Generation Is Compression: Zero-Shot Video Coding via Stochastic Rectified Flow
Summary: arXiv:2603.26571v1 Announce Type: cross
Abstract
Existing generative video compression methods primarily rely on generative models as post-hoc reconstruction modules, which operate on top of conventional codecs. In response to the limitations of these traditional approaches, we propose a novel framework termed Generative Video Codec (GVC). This zero-shot framework innovatively transforms a pretrained video generative model into a codec itself, allowing the transmitted bitstream to specify the generative decoding trajectory directly, without the need for retraining.
Technical Innovations
To achieve this groundbreaking capability, we convert the deterministic rectified-flow ordinary differential equation (ODE) commonly used in modern video foundation models into an equivalent stochastic differential equation (SDE) during inference. This conversion unlocks per-step stochastic injection points, facilitating codebook-driven compression. Our unified backbone enables the instantiation of three complementary conditioning strategies:
- Image-to-Video (I2V): This strategy employs adaptive tail-frame atom allocation to optimize the video generation process from static images.
- Text-to-Video (T2V): Operating with near-zero side information, this strategy relies on a pure generative prior to create video content based on textual descriptions.
- First-Last-Frame-to-Video (FLF2V): This method utilizes boundary-sharing Group of Pictures (GOP) chaining to enable dual-anchor temporal control, effectively managing the flow of video frames.

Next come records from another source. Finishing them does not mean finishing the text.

## src/design/i2cm_pkg.sv

```systemverilog
// Package: shared types, sequencer step codes and register indexes for the I2C master bit engine.
`timescale 1ns / 1ps

package i2cm_pkg;

   localparam logic [15:0] HALF_PERIOD_RESET   = 16'd24;
   localparam logic [7:0]  STRETCH_LIMIT_RESET = 8'd2;
   localparam logic [7:0]  STRETCH_SATURATE    = 8'd255;
   localparam logic [3:0]  BITS_PER_BYTE       = 4'd8;

   // configuration register indexes
   localparam logic CSR_HALF_PERIOD   = 1'b0;
   localparam logic CSR_STRETCH_LIMIT = 1'b1;

   // command codes
   typedef enum logic [1:0] {
      MODE_START = 2'd0,
      MODE_STOP  = 2'd1,
      MODE_WRITE = 2'd2,
      MODE_READ  = 2'd3
   } mode_type;

   // sequencer steps; each SCL wait step is followed directly by its successor code
   typedef enum logic [4:0] {
      Q_IDLE   = 5'd0,
      Q_FIN    = 5'd1,
      Q_ST_A   = 5'd2,
      Q_ST_B   = 5'd3,
      Q_ST_BW  = 5'd4,
      Q_ST_C   = 5'd5,
      Q_ST_D   = 5'd6,
      Q_SP_A   = 5'd7,
      Q_SP_B   = 5'd8,
      Q_SP_BW  = 5'd9,
      Q_SP_C   = 5'd10,
      Q_W_BIT  = 5'd11,
      Q_W_HI   = 5'd12,
      Q_W_HIW  = 5'd13,
      Q_W_LO   = 5'd14,
      Q_W_AREL = 5'd15,
      Q_W_AHI  = 5'd16,
      Q_W_AHIW = 5'd17,
      Q_W_ALO  = 5'd18,
      Q_R_REL  = 5'd19,
      Q_R_HI   = 5'd20,
      Q_R_HIW  = 5'd21,
      Q_R_LO   = 5'd22,
      Q_R_ACK  = 5'd23,
      Q_R_AHI  = 5'd24,
      Q_R_AHIW = 5'd25,
      Q_R_ALO  = 5'd26,
      Q_R_END  = 5'd27
   } step_type;

   typedef struct packed {
      logic       cmd_valid;
      logic [1:0] mode;
      logic [7:0] write_byte;
      logic       send_ack;
      logic       scl_level;
      logic       sda_level;
      logic       ms_strobe;
   } req_type;

   typedef struct packed {
      logic       scl_out;
      logic       sda_out;
      logic       busy_res;
      logic       done_res;
      logic [7:0] read_byte;
      logic       ack_seen;
      logic       bus_error;
   } rsp_type;

endpackage

```

## src/design/i2cm_seq.sv

```systemverilog
// Bit-timing sequencer: configuration registers, engine state and the per-tick step logic.
`timescale 1ns / 1ps

module i2cm_seq
   import i2cm_pkg::*;
(
   input  logic        clock,
   input  logic        reset,
   input  logic        csr_write_enable,
   input  logic        csr_index,
   input  logic [15:0] csr_write_data,
   input  logic        step_en,
   input  req_type     req,
   output rsp_type     rsp
);

   logic [15:0] half_period_ff, half_period_in;
   logic [7:0]  stretch_limit_ff, stretch_limit_in;

   step_type    step_ff, step_in;
   logic [3:0]  bit_ff, bit_in;
   logic [7:0]  shift_ff, shift_in;
   logic [15:0] delay_ff, delay_in;
   logic [7:0]  stretch_ff, stretch_in;
   logic        scl_ff, scl_in;
   logic        sda_ff, sda_in;
   logic [1:0]  op_ff, op_in;
   logic        ack_send_ff, ack_send_in;
   logic        ack_latch_ff, ack_latch_in;

   always_comb begin
      half_period_in   = half_period_ff;
      stretch_limit_in = stretch_limit_ff;
      if (csr_write_enable) begin
         unique case (csr_index)
            CSR_HALF_PERIOD:   half_period_in   = csr_write_data;
            CSR_STRETCH_LIMIT: stretch_limit_in = csr_write_data[7:0];
            default: ;
         endcase
      end
   end

   always_comb begin
      logic [7:0] lim;
      logic       done;
      logic       err;
      logic [7:0] rbyte;
      logic       ack;
      step_type   nxt;

      step_in      = step_ff;
      bit_in       = bit_ff;
      shift_in     = shift_ff;
      delay_in     = delay_ff;
      stretch_in   = stretch_ff;
      scl_in       = scl_ff;
      sda_in       = sda_ff;
      op_in        = op_ff;
      ack_send_in  = ack_send_ff;
      ack_latch_in = ack_latch_ff;
      done         = 1'b0;
      err          = 1'b0;
      rbyte        = 8'd0;
      ack          = 1'b0;
      lim          = (stretch_limit_ff == 8'd0) ? 8'd1 : stretch_limit_ff;
      nxt          = step_type'(5'(step_ff) + 5'd1);

      if (step_ff == Q_IDLE && req.cmd_valid) begin
         op_in        = req.mode;
         shift_in     = (mode_type'(req.mode) == MODE_WRITE) ? req.write_byte : 8'd0;
         ack_send_in  = req.send_ack;
         ack_latch_in = 1'b0;
         bit_in       = 4'd0;
         delay_in     = 16'd0;
         stretch_in   = 8'd0;
         unique case (mode_type'(req.mode))
            MODE_START: step_in = Q_ST_A;
            MODE_STOP:  step_in = Q_SP_A;
            MODE_WRITE: step_in = Q_W_BIT;
            MODE_READ:  step_in = Q_R_REL;
            default:    step_in = Q_IDLE;
         endcase
         nxt = step_type'(5'(step_in) + 5'd1);
      end

      if (step_in != Q_IDLE) begin
         if (delay_in != 16'd0) begin
            delay_in = delay_in - 16'd1;
         end else begin
            unique case (step_in)
               Q_ST_BW, Q_SP_BW, Q_W_HIW, Q_W_AHIW, Q_R_HIW, Q_R_AHIW: begin
                  if (req.scl_level) begin
                     delay_in = half_period_ff;
                     step_in  = nxt;
                  end else if (req.ms_strobe) begin
                     if (stretch_in != STRETCH_SATURATE) begin
                        stretch_in = stretch_in + 8'd1;
                     end
                     if (stretch_in >= lim) begin
                        if (step_in == Q_SP_BW) begin
                           delay_in = 16'd0;
                           step_in  = nxt;
                        end else begin
                           done    = 1'b1;
                           err     = 1'b1;
                           step_in = Q_IDLE;
                        end
                     end
                  end
               end
               Q_ST_A: begin
                  sda_in = 1'b1; delay_in = half_period_ff; step_in = Q_ST_B;
               end
               Q_ST_C: begin
                  sda_in = 1'b0; delay_in = half_period_ff; step_in = Q_ST_D;
               end
               Q_SP_A: begin
                  sda_in = 1'b0; delay_in = half_period_ff; step_in = Q_SP_B;
               end
               Q_SP_C: begin
                  sda_in = 1'b1; delay_in = half_period_ff; step_in = Q_FIN;
               end
               Q_W_BIT: begin
                  sda_in = shift_in[7]; delay_in = half_period_ff; step_in = Q_W_HI;
               end
               Q_W_AREL: begin
                  sda_in = 1'b1; delay_in = half_period_ff; step_in = Q_W_AHI;
               end
               Q_R_REL: begin
                  sda_in = 1'b1; delay_in = half_period_ff; step_in = Q_R_HI;
               end
               Q_R_ACK: begin
                  sda_in = ~ack_send_in; delay_in = half_period_ff; step_in = Q_R_AHI;
               end
               Q_R_END: begin
                  sda_in = 1'b1; delay_in = half_period_ff; step_in = Q_FIN;
               end
               Q_ST_B, Q_SP_B, Q_W_HI, Q_W_AHI, Q_R_HI, Q_R_AHI: begin
                  scl_in     = 1'b1;
                  stretch_in = 8'd0;
                  delay_in   = 16'd0;
                  step_in    = nxt;
               end
               Q_ST_D: begin
                  scl_in = 1'b0; delay_in = half_period_ff; step_in = Q_FIN;
               end
               Q_W_LO: begin
                  shift_in = {shift_in[6:0], 1'b0};
                  bit_in   = bit_in + 4'd1;
                  scl_in   = 1'b0;
                  delay_in = half_period_ff;
                  step_in  = (bit_in < BITS_PER_BYTE) ? Q_W_BIT : Q_W_AREL;
               end
               Q_W_ALO: begin
                  ack_latch_in = ~req.sda_level;
                  scl_in       = 1'b0;
                  delay_in     = half_period_ff;
                  step_in      = Q_FIN;
               end
               Q_R_LO: begin
                  shift_in = {shift_in[6:0], req.sda_level};
                  bit_in   = bit_in + 4'd1;
                  scl_in   = 1'b0;
                  delay_in = half_period_ff;
                  step_in  = (bit_in < BITS_PER_BYTE) ? Q_R_HI : Q_R_ACK;
               end
               Q_R_ALO: begin
                  scl_in = 1'b0; delay_in = half_period_ff; step_in = Q_R_END;
               end
               Q_FIN: begin
                  done = 1'b1;
                  if (mode_type'(op_in) == MODE_WRITE) begin
                     ack = ack_latch_in;
                  end
                  if (mode_type'(op_in) == MODE_READ) begin
                     rbyte = shift_in;
                  end
                  step_in = Q_IDLE;
               end
               default: step_in = Q_IDLE;
            endcase
         end
      end

      rsp.scl_out   = scl_in;
      rsp.sda_out   = sda_in;
      rsp.busy_res  = (step_in != Q_IDLE);
      rsp.done_res  = done;
      rsp.read_byte = rbyte;
      rsp.ack_seen  = ack;
      rsp.bus_error = err;
   end

   always_ff @(posedge clock) begin
      if (reset) begin
         half_period_ff   <= HALF_PERIOD_RESET;
         stretch_limit_ff <= STRETCH_LIMIT_RESET;
      end else begin
         half_period_ff   <= half_period_in;
         stretch_limit_ff <= stretch_limit_in;
      end
   end

   always_ff @(posedge clock) begin
      if (reset) begin
         step_ff      <= Q_IDLE;
         bit_ff       <= 4'd0;
         shift_ff     <= 8'd0;
         delay_ff     <= 16'd0;
         stretch_ff   <= 8'd0;
         scl_ff       <= 1'b1;
         sda_ff       <= 1'b1;
         op_ff        <= 2'd0;
         ack_send_ff  <= 1'b0;
         ack_latch_ff <= 1'b0;
      end else if (step_en) begin
         step_ff      <= step_in;
         bit_ff       <= bit_in;
         shift_ff     <= shift_in;
         delay_ff     <= delay_in;
         stretch_ff   <= stretch_in;
         scl_ff       <= scl_in;
         sda_ff       <= sda_in;
         op_ff        <= op_in;
         ack_send_ff  <= ack_send_in;
         ack_latch_ff <= ack_latch_in;
      end
   end

`ifndef SYNTHESIS
   a_err_with_done: assert property (@(posedge clock) disable iff (reset)
      rsp.bus_error |-> (rsp.done_res && !rsp.busy_res))
      else $error("bus error without done");

   a_idle_follows_busy: assert property (@(posedge clock) disable iff (reset)
      step_en |=> ((step_ff == Q_IDLE) == !$past(rsp.busy_res)))
      else $error("engine state disagrees with reported busy");

   a_bit_count_range: assert property (@(posedge clock) disable iff (reset)
      step_en |=> (bit_ff <= BITS_PER_BYTE))
      else $error("bit counter ran past a byte");
`endif

endmodule

```

## src/design/i2cm_out.sv

```systemverilog
// Result register: holds one result beat and decides when the sequencer may advance.
`timescale 1ns / 1ps

module i2cm_out
   import i2cm_pkg::*;
(
   input  logic    clock,
   input  logic    reset,
   input  logic    req_valid,
   output logic    req_stall,
   output logic    step_en,
   input  rsp_type rsp_next,
   output logic    rsp_valid,
   input  logic    rsp_stall,
   output rsp_type rsp
);

   logic    valid_ff, valid_in;
   rsp_type data_ff;

   assign req_stall = valid_ff && rsp_stall;
   assign step_en   = req_valid && !req_stall;
   assign valid_in  = step_en || (valid_ff && rsp_stall);

   always_ff @(posedge clock) begin
      if (reset) begin
         valid_ff <= 1'b0;
      end else begin
         valid_ff <= valid_in;
      end
   end

   always_ff @(posedge clock) begin
      if (step_en) begin
         data_ff <= rsp_next;
      end
   end

   assign rsp_valid = valid_ff;
   assign rsp       = data_ff;

`ifndef SYNTHESIS
   a_beat_lands: assert property (@(posedge clock) disable iff (reset)
      step_en |=> valid_ff)
      else $error("accepted beat left no result");

   a_no_overwrite: assert property (@(posedge clock) disable iff (reset)
      (valid_ff && rsp_stall) |-> !step_en)
      else $error("held result overwritten");

   a_drain: assert property (@(posedge clock) disable iff (reset)
      (valid_ff && !rsp_stall && !req_valid) |=> !valid_ff)
      else $error("result repeated after delivery");
`endif

endmodule

```

## src/design/i2c_master_bit_engine.sv

```systemverilog
// Top level of the I2C master bit engine: port mapping around the sequencer and result register.
`timescale 1ns / 1ps

// Each request beat is one clock tick of the I2C bit sequencer, and each beat yields exactly one
// response beat carrying the line drives and status after that tick. A beat is taken every cycle
// unless stalled; the whole step is computed in one pass from the engine state and lands in the
// result register, so a response appears in the cycle after its request. The request side stalls
// only while a finished result is held by a stalled response side. Bus timing is set entirely by
// the beat count: half_period beats after every line change and stretch_limit_ms ms_strobe beats
// of SCL held low before a bus error. Configuration writes take effect on the next cycle.

module i2c_master_bit_engine
   import i2cm_pkg::*;
(
   input  logic        clock,
   input  logic        reset,
   input  logic        csr_write_enable,
   input  logic        csr_index,
   input  logic [15:0] csr_write_data,
   input  logic        req_valid,
   output logic        req_stall,
   input  logic        req_cmd_valid,
   input  logic [1:0]  req_mode,
   input  logic [7:0]  req_write_byte,
   input  logic        req_send_ack,
   input  logic        req_scl_level,
   input  logic        req_sda_level,
   input  logic        req_ms_strobe,
   output logic        rsp_valid,
   input  logic        rsp_stall,
   output logic        rsp_scl_out,
   output logic        rsp_sda_out,
   output logic        rsp_busy_res,
   output logic        rsp_done_res,
   output logic [7:0]  rsp_read_byte,
   output logic        rsp_ack_seen,
   output logic        rsp_bus_error
);

   req_type req;
   rsp_type rsp_next;
   rsp_type rsp;
   logic    step_en;

   assign req.cmd_valid  = req_cmd_valid;
   assign req.mode       = req_mode;
   assign req.write_byte = req_write_byte;
   assign req.send_ack   = req_send_ack;
   assign req.scl_level  = req_scl_level;
   assign req.sda_level  = req_sda_level;
   assign req.ms_strobe  = req_ms_strobe;

   i2cm_seq u_seq (
      .clock            (clock),
      .reset            (reset),
      .csr_write_enable (csr_write_enable),
      .csr_index        (csr_index),
      .csr_write_data   (csr_write_data),
      .step_en          (step_en),
      .req              (req),
      .rsp              (rsp_next)
   );

   i2cm_out u_out (
      .clock     (clock),
      .reset     (reset),
      .req_valid (req_valid),
      .req_stall (req_stall),
      .step_en   (step_en),
      .rsp_next  (rsp_next),
      .rsp_valid (rsp_valid),
      .rsp_stall (rsp_stall),
      .rsp       (rsp)
   );

   assign rsp_scl_out   = rsp.scl_out;
   assign rsp_sda_out   = rsp.sda_out;
   assign rsp_busy_res  = rsp.busy_res;
   assign rsp_done_res  = rsp.done_res;
   assign rsp_read_byte = rsp.read_byte;
   assign rsp_ack_seen  = rsp.ack_seen;
   assign rsp_bus_error = rsp.bus_error;

endmodule
```

## config.mk

```make
export PLATFORM = sky130hd
export DESIGN_NAME = i2c_master_bit_engine
export DESIGN_NICKNAME = d
export VERILOG_FILES = /design/src/design/i2cm_pkg.sv /design/src/design/i2cm_seq.sv /design/src/design/i2cm_out.sv /design/src/design/i2c_master_bit_engine.sv
export SDC_FILE = /design/constraint.sdc
export NUM_CORES = 1
export LEC_CHECK = 0
export ABC_AREA = 1
export BUFFER_PORTS_ARGS = -buffer_cell sky130_fd_sc_hd__buf_4
export CAP_MARGIN = 20
export CORE_AREA = 2 2 147 149
export DETAILED_ROUTE_END_ITERATION = 10
export DIE_AREA = 0 0 149 151
export PLACE_DENSITY_LB_ADDON = 0.08
export SYNTH_ARGS = -nofsm -noshare
export SYNTH_HDL_FRONTEND = slang
export SYNTH_SLANG_ARGS = --single-unit
```

## constraint.sdc

```tcl
create_clock -name clock -period 5.8 [get_ports clock]
set_input_delay 0.87 -clock clock [delete_from_list [all_inputs] [get_ports clock]]
set_output_delay 0.87 -clock clock [all_outputs]
set_load 0.01 [all_outputs]
```

# Word-level counts from Yosys, hierarchy flattened
# Cells that the tools add are included.
# Widths: inputs -> output; s select.
[word_totals] ff_bits=86 output_inout_bits=16 inputBits=37 word_cells=153
[op_classes] reduce_logical=25 magnitude_cmp=2 bitwise=8 n_mux=60 n_addsub=5 eq_ne=33
[op_table] operator="$mux 8" count=16
[op_table] operator="$mux 16" count=7
[op_table] operator="$pmux 5 s13" count=1
[op_table] operator="$eq 5x5->1 const B" count=12
[op_table] operator="$pmux 16 s3" count=1
[op_table] operator="$mux 5" count=9
[op_table] operator="$eq 5x4->1 const B" count=8
[op_table] operator="$pmux 8 s2" count=2
[op_table] operator="$eq 5x3->1 const B" count=4
[op_table] operator="$pmux 5 s4" count=1
[op_table] operator="$mux 4" count=4
[op_table] operator="$reduce_bool 16->1" count=1
[op_table] operator="$sub 16x1->16 const B" count=1
[op_table] operator="$reduce_or 14->1" count=1
[op_table] operator="$mux 1" count=13
[op_table] operator="$reduce_or 4->1" count=3
[op_table] operator="$reduce_or 6->1" count=2
[op_table] operator="$add 5x1->5 const B" count=2
[op_table] operator="$eq 5x2->1 const B" count=2
[op_table] operator="$reduce_bool 5->1" count=2
[op_table] operator="$reduce_or 5->1" count=2
[op_table] operator="$add 8x1->8 const B" count=1
[op_table] operator="$eq 2x2->1 const B" count=4
[op_table] operator="$ge 8x8->1" count=1
[op_table] operator="other kinds (19)" count=33

# Longest topological paths before layout
# Gate-level depths: netlist (run 1).
[depth] depth_word=18 depth_mapped=33 depth_no_buf=30

# By module
# A second synthesis (run 1) with hierarchy kept.
[hier_totals] hier_cells=942 hier_area_um2=6037.0
[by_module_without_submodules] module="i2cm_seq" seq_area_each_um2=1421.4 cells_each=922 area_per_inst_um2=5567.8 instances=1
[by_module_without_submodules] module="i2cm_out" seq_area_each_um2=440.4 cells_each=20 area_per_inst_um2=469.2 instances=1

# Least setup slack after synthesis (run 1)
# Ideal clock, no wire load.
[synth_path] path_type="input to register" startpoint="input port req_cmd_valid" endpoint="register u_out.data_ff (netlist bit u_out.rsp[11]) (data pin)" required_time_ps=5539 path_buffers=3 slack_ps=1522 setup_ps=261 stages=30 t_arrival_ps=4017 path_cell_list="inv_1 nor2_1 nand3_2 buf_4 buf_6 buf_2 nand2_1 inv_1 ha_1 nand3_1 nor3_2 nand3_2 o21a_1 ha_1 nand2_1 nand2_1 nand2_1 nand2_1 nand2_1 nand3_1 nand2_1 nor2_1 nor2_1 o21ai_1 nand2_1 nand2_1 nand2_1 o21ai_0 nor2_1 nand3_1"
[synth_lines] item="start: declaration" line_no="i2c_master_bit_engine.sv:22" rtl="input logic req_cmd_valid,"
[synth_lines] item="end signal: assignment" line_no="i2cm_out.sv:35" rtl="data_ff <= rsp_next;"
[synth_lines] item="end: declaration" line_no="i2cm_out.sv:19" rtl="rsp_type data_ff;"

==> results of run 1 <==
where the power goes:
part,total (W),internal [W],switching [W]
combinational,0.00147,0.000472,0.00100
clock,0.000577,0.000296,0.000281
sequential,0.000742,0.000692,0.0000504
total,0.00279,0.00146,0.00133
metal layers:
metal,vias to the layer above,part of all wire (%)
met4,0,2.3
met2,120,47
met1,2846,47
li1,3264,-
met5,-,0
met3,28,3.7
critical path, delay by kind of cell:
kind,cells,cell delay (ps)
AND/OR/NAND/NOR,20,2090
AO/OA/AOI/OAI,3,500
adder cells (fa/ha/maj),2,480
buffers and inverters,4,450
cell type report:
cell class              instances  area (µm²)  area share (%)
clock buffers                   9         225            3.19
clock inverters                 7        56.3           0.797
inverters                     135         507            7.17
multi-input cells             732        3630            51.4
flip-flops and latches         86        1860            26.3
well taps                     275         344            4.87
repair buffers                 59         443            6.27
cell usage after synthesis, types with 2 or more instances:
master / n
dfxtp_1: 72
o21a_1: 2
clkbuf_1: 29
o21ai_0: 93
nor2_2: 16
o22ai_1: 7
edfxtp_1: 14
o21ai_1: 12
nand3_2: 4
nor2_4: 4
nand3_1: 69
o21bai_1: 3
buf_6: 3
nor3_2: 3
inv_2: 14
inv_1: 121
buf_4: 3
nand4_1: 6
xor2_1: 12
nor3_1: 9
a21oi_1: 57
nor2_1: 122
ha_1: 16
nand3b_1: 2
nor4_1: 2
nand2_2: 8
buf_2: 4
a31oi_1: 8
o21ai_2: 2
o211ai_1: 7
nand2_1: 252
how the worst max path moves through the flow:
stage / startpoint / endpoint / cells after the start / slack [ps]
floorplan: req_cmd_valid / u_out.rsp[11] / 30 / 1520
global placement: req_cmd_valid / u_out.rsp[11] / 29 / 1210
detailed placement: req_cmd_valid / u_out.rsp[11] / 29 / 1150
CTS: req_cmd_valid / u_out.rsp[11] / 29 / 1520
global route: req_cmd_valid / u_out.rsp[11] / 29 / 1040
finish: req_cmd_valid / u_out.rsp[11] / 29 / 1520
sequential cells by signal, indices dropped and copies added, names as in the netlist, 2 cells and up:
signal                  cells
u_seq.delay_ff             16
u_seq.half_period_ff       16
u_out.rsp                  14
u_seq.shift_ff              8
u_seq.stretch_ff            8
u_seq.stretch_limit_ff      8
u_seq.step_ff               5
u_seq.bit_ff                4
u_seq.op_ff                 2
cells by family after synthesis:
group,Yosys count,share of synthesized area [%]
buffers and inverters,175,11.3
xor gates and xnor gates,13,1.84
and+or+nand+nor,505,36.1
adders and majority gates,16,3.24
DFF,86,30.1
AOI/OAI and AO/OA,198,17.5
through the flow:
stage	std cells	hold slack, ps
final	1303	453
after global routing	1303	489
after CTS	1303	457
after detailed placement	1287	446
after global placement	1287	450
after floorplan	993	425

Trade-Offs in Video Compression
Together, these strategies provide a principled trade-off space between three critical dimensions: spatial fidelity, temporal coherence, and compression efficiency. Each approach offers unique advantages that can be leveraged depending on the specific requirements of the video content and application.
Experimental Results
Comprehensive experiments conducted on standard benchmarks demonstrate the effectiveness of GVC in achieving high-quality video reconstruction. Notably, GVC operates below a bitrate of 0.002 bits per pixel (bpp), showcasing its efficiency. Furthermore, the system supports flexible bitrate control through a single hyperparameter, enhancing its adaptability for various use cases.
Conclusion
The introduction of the Generative Video Codec marks a significant advancement in the field of video compression. By eliminating the need for retraining and directly leveraging pretrained models, GVC stands out as a promising solution for efficient video coding. Future research may explore further refinements and applications of this framework, potentially revolutionizing how video content is compressed and transmitted in the digital age.